At the supermarket we hunted through all the pumpkins to find the squarest one of the lot. There were a few options to choose from so it doesn't look like cube-shaped pumpkins are too rare! We pulled the pumpkin back up the hill in my shopping trolley.
Then we needed a template. My 8 year old loves pixel art and we've recently discovered the awesome Piskel editor. We set it up with a 16 x 16 canvas and my son designed the template. We exported it as a scaled up png file.
You could just print out the template on paper and poke holes through it to create the outline, but we cut it out from card on my Silhouette craft cutter. I imported the png into Silhouette Studio and traced the outline of the eyes and mouth to create a path for the cutter. Then we cut the template from card.
I scored a square shape for the top of the pumpkin and my son cut it out of the pumpkin using a pumpkin cutter tool (much safer than a knife). We scooped out the centre as normal.
We stuck the template onto the pumpkin with tape and scored the outline of the eyes and mouth using the pumpkin tool again. Of course, the pumpkin was slightly rounded so we couldn't get a perfect fit. We found it easier to mark the eyes first and then the mouth separately.
My older son came and joined in at this point and they cut out the eyes and mouth together.
They did a great job:
Our real-world Minecraft area is made from cardboard storage boxes so we decided that a real flame would be a bad idea!
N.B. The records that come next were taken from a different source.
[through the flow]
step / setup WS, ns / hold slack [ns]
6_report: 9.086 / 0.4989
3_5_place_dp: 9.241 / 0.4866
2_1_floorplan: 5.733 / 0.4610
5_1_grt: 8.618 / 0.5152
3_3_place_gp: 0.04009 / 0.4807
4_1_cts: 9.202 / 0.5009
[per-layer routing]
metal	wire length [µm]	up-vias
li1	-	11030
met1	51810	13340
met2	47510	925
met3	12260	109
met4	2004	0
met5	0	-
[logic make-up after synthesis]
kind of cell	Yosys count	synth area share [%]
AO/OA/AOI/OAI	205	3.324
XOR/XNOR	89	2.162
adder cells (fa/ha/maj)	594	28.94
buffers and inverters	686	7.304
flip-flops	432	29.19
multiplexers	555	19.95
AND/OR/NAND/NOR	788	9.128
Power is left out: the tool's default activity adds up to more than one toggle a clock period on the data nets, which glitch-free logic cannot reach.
`src/rtl/seq_mult_4x4.sv`:
```
// 4x4 unsigned shift-and-add multiplier: one add/shift step per clock, four steps per product.
// Define SEQ_MULT_BUSY_ERR_EN to add the registered err output flagging starts that arrive while busy.

module ripple_add4 (
    input  logic [3:0] x_i,
    input  logic [3:0] y_i,
    input  logic       cin_i,
    output logic [3:0] s_o,
    output logic       co_o
);
    always_comb begin : ripple
        logic c;
        c = cin_i;
        for (int i = 0; i < 4; i++) begin
            s_o[i] = x_i[i] ^ y_i[i] ^ c;
            c      = (x_i[i] & y_i[i]) | (c & (x_i[i] ^ y_i[i]));
        end
        co_o = c;
    end
endmodule

module seq_mult_4x4 (
    input  logic       clk,
    input  logic       rst_n,
    input  logic       start,
    input  logic [3:0] a,
    input  logic [3:0] b,
    output logic [7:0] p,
    output logic       busy,
`ifdef SEQ_MULT_BUSY_ERR_EN
    output logic       err,
`endif
    output logic       done
);
    typedef enum logic [1:0] {IDLE, CALC, DONE} state_t;

    state_t     state_q;
    logic [3:0] m_q;
    logic [3:0] a_q;
    logic [3:0] q_q;
    logic [1:0] cnt_q;
    logic [7:0] p_q;
    logic       busy_q;
    logic       done_q;

    logic [3:0] sum;
    logic       co;
    logic [7:0] aq_d;

    ripple_add4 u_add (
        .x_i  (a_q),
        .y_i  (m_q),
        .cin_i(1'b0),
        .s_o  (sum),
        .co_o (co)
    );

    // One step: optionally add M into A, then shift the 9-bit {carry, A, Q} right by one.
    always_comb begin
        aq_d = q_q[0] ? {co, sum, q_q[3:1]} : {1'b0, a_q, q_q[3:1]};
    end

    always_ff @(posedge clk) begin
        if (!rst_n) begin
            state_q <= IDLE;
            m_q     <= 4'd0;
            a_q     <= 4'd0;
            q_q     <= 4'd0;
            cnt_q   <= 2'd0;
            p_q     <= 8'd0;
            busy_q  <= 1'b0;
            done_q  <= 1'b0;
        end else begin
            case (state_q)
                IDLE: begin
                    done_q <= 1'b0;
                    if (start) begin
                        m_q     <= a;
                        q_q     <= b;
                        a_q     <= 4'd0;
                        cnt_q   <= 2'd0;
                        busy_q  <= 1'b1;
                        state_q <= CALC;
                    end
                end
                CALC: begin
                    {a_q, q_q} <= aq_d;
                    cnt_q      <= cnt_q + 2'd1;
                    if (cnt_q == 2'd3) begin
                        p_q     <= aq_d;
                        done_q  <= 1'b1;
                        busy_q  <= 1'b0;
                        state_q <= DONE;
                    end
                end
                DONE: begin
                    done_q  <= 1'b0;
                    state_q <= IDLE;
                end
                default: begin
                    busy_q  <= 1'b0;
                    done_q  <= 1'b0;
                    state_q <= IDLE;
                end
            endcase
        end
    end

`ifdef SEQ_MULT_BUSY_ERR_EN
    logic err_q;

    always_ff @(posedge clk) begin
        if (!rst_n) begin
            err_q <= 1'b0;
        end else begin
            err_q <= start && (state_q == CALC || state_q == DONE);
        end
    end

    assign err = err_q;
`endif

    assign p    = p_q;
    assign busy = busy_q;
    assign done = done_q;
endmodule
```
## src/rtl/fb_rect_writer_pkg.sv

```systemverilog
// rtl/fb_rect_writer_pkg.sv - display geometry and rectangle writer state encoding
package fb_rect_writer_pkg;

    // Frame geometry shared with the VGA timing controller
    localparam int FB_VIDEO_WIDTH           = 640;
    localparam int FB_VIDEO_HEIGHT          = 480;
    localparam int FB_PIXEL_ADDRESS_WIDTH   = 20;
    localparam int FB_PALETTE_ADDRESS_WIDTH = 9;

    typedef enum logic [1:0] {
        IDLE    = 2'd0,
        WAIT_VB = 2'd1,
        FILL    = 2'd2,
        FINISH  = 2'd3
    } fb_state_t;

endpackage

```

## src/rtl/fb_rect_writer.sv

```systemverilog
// rtl/fb_rect_writer.sv - clipped solid-rectangle fill into the framebuffer
import fb_rect_writer_pkg::*;

module fb_rect_writer #(
    parameter int VIDEO_WIDTH           = FB_VIDEO_WIDTH,
    parameter int VIDEO_HEIGHT          = FB_VIDEO_HEIGHT,
    parameter int PIXEL_ADDRESS_WIDTH   = FB_PIXEL_ADDRESS_WIDTH,
    parameter int PALETTE_ADDRESS_WIDTH = FB_PALETTE_ADDRESS_WIDTH
) (
    input  logic                             clk,
    input  logic                             reset,
    input  logic                             cmd_valid,
    output logic                             cmd_ready,
    input  logic [9:0]                       cmd_x,
    input  logic [8:0]                       cmd_y,
    input  logic [9:0]                       cmd_w,
    input  logic [8:0]                       cmd_h,
    input  logic [PALETTE_ADDRESS_WIDTH-1:0] cmd_color,
    input  logic                             cmd_sync,
    input  logic                             screenEnd,
    output logic                             wEn,
    output logic [PIXEL_ADDRESS_WIDTH-1:0]   addr,
    output logic [PALETTE_ADDRESS_WIDTH-1:0] dataIn,
    output logic                             busy,
    output logic                             done
);

    localparam logic [10:0] WIDTH_11  = 11'(VIDEO_WIDTH);
    localparam logic [10:0] HEIGHT_11 = 11'(VIDEO_HEIGHT);
    localparam logic [PIXEL_ADDRESS_WIDTH-1:0] ROW_STEP = PIXEL_ADDRESS_WIDTH'(VIDEO_WIDTH);

    fb_state_t state;

    logic [10:0] w_eff, h_eff;
    logic [10:0] col, row;
    logic [PIXEL_ADDRESS_WIDTH-1:0] row_base;

    logic [10:0] x_ext, y_ext, w_ext, h_ext;
    logic [10:0] w_room, h_room, w_clip, h_clip;
    logic        x_oob, y_oob, empty_cmd;
    logic [PIXEL_ADDRESS_WIDTH-1:0] start_addr;
    logic        last_col, last_row;

    // Clip the incoming command against the frame edge; the start address multiply only runs once per command
    always_comb begin
        x_ext      = {1'b0, cmd_x};
        y_ext      = {2'b00, cmd_y};
        w_ext      = {1'b0, cmd_w};
        h_ext      = {2'b00, cmd_h};
        x_oob      = (x_ext >= WIDTH_11);
        y_oob      = (y_ext >= HEIGHT_11);
        w_room     = x_oob ? 11'd0 : (WIDTH_11 - x_ext);
        h_room     = y_oob ? 11'd0 : (HEIGHT_11 - y_ext);
        w_clip     = (w_ext < w_room) ? w_ext : w_room;
        h_clip     = (h_ext < h_room) ? h_ext : h_room;
        empty_cmd  = x_oob || y_oob || (w_clip == 11'd0) || (h_clip == 11'd0);
        start_addr = PIXEL_ADDRESS_WIDTH'(cmd_x)
                   + PIXEL_ADDRESS_WIDTH'(cmd_y) * ROW_STEP;
        last_col   = (col == 11'(w_eff - 11'd1));
        last_row   = (row == 11'(h_eff - 11'd1));
    end

    // Command FSM with raster walker; every output is registered
    always_ff @(posedge clk or negedge reset) begin
        if (!reset) begin
            state     <= IDLE;
            cmd_ready <= 1'b0;
            busy      <= 1'b0;
            done      <= 1'b0;
            wEn       <= 1'b0;
            addr      <= '0;
            dataIn    <= '0;
            w_eff     <= '0;
            h_eff     <= '0;
            col       <= '0;
            row       <= '0;
            row_base  <= '0;
        end else begin
            done <= 1'b0;
            case (state)
                IDLE: begin
                    if (cmd_ready && cmd_valid) begin
                        cmd_ready <= 1'b0;
                        busy      <= 1'b1;
                        dataIn    <= cmd_color;
                        w_eff     <= w_clip;
                        h_eff     <= h_clip;
                        col       <= '0;
                        row       <= '0;
                        addr      <= start_addr;
                        row_base  <= start_addr;
                        if (empty_cmd) begin
                            state <= FINISH;
                            done  <= 1'b1;
                        end else if (cmd_sync) begin
                            state <= WAIT_VB;
                        end else begin
                            state <= FILL;
                            wEn   <= 1'b1;
                        end
                    end else begin
                        cmd_ready <= 1'b1;
                    end
                end
                WAIT_VB: begin
                    // Only pulses seen after the acceptance edge can reach this branch
                    if (screenEnd) begin
                        state <= FILL;
                        wEn   <= 1'b1;
                    end
                end
                FILL: begin
                    if (last_col) begin
                        if (last_row) begin
                            wEn   <= 1'b0;
                            state <= FINISH;
                            done  <= 1'b1;
                        end else begin
                            col      <= '0;
                            row      <= 11'(row + 11'd1);
                            row_base <= row_base + ROW_STEP;
                            addr     <= row_base + ROW_STEP;
                        end
                    end else begin
                        col  <= 11'(col + 11'd1);
                        addr <= addr + PIXEL_ADDRESS_WIDTH'(1);
                    end
                end
                FINISH: begin
                    state     <= IDLE;
                    busy      <= 1'b0;
                    cmd_ready <= 1'b1;
                end
                default: begin
                    state <= IDLE;
                end
            endcase
        end
    end

endmodule

```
We've been using a Circuit Playground Arduino board for a lot of our quick projects so we quickly programmed it up with some Halloween colours and flashing effects and popped it into a plastic bag to protect it from getting damp. The chips on the Circuit Playground can get warm so a proper enclosure would be better. We used cable ties to attach the bag to the lid of the pumpkin with the battery box inside the bag but accessible from the back of the pumpkin to turn it on (it can't be seen from the front.)
A nice balanced activity, a bit of exercise (fetching the pumpkin), digital literacy skills (creating Pixel Art), practical hands on making (pumpkin cutting) and a bit of coding and electronics (Circuit Playground.)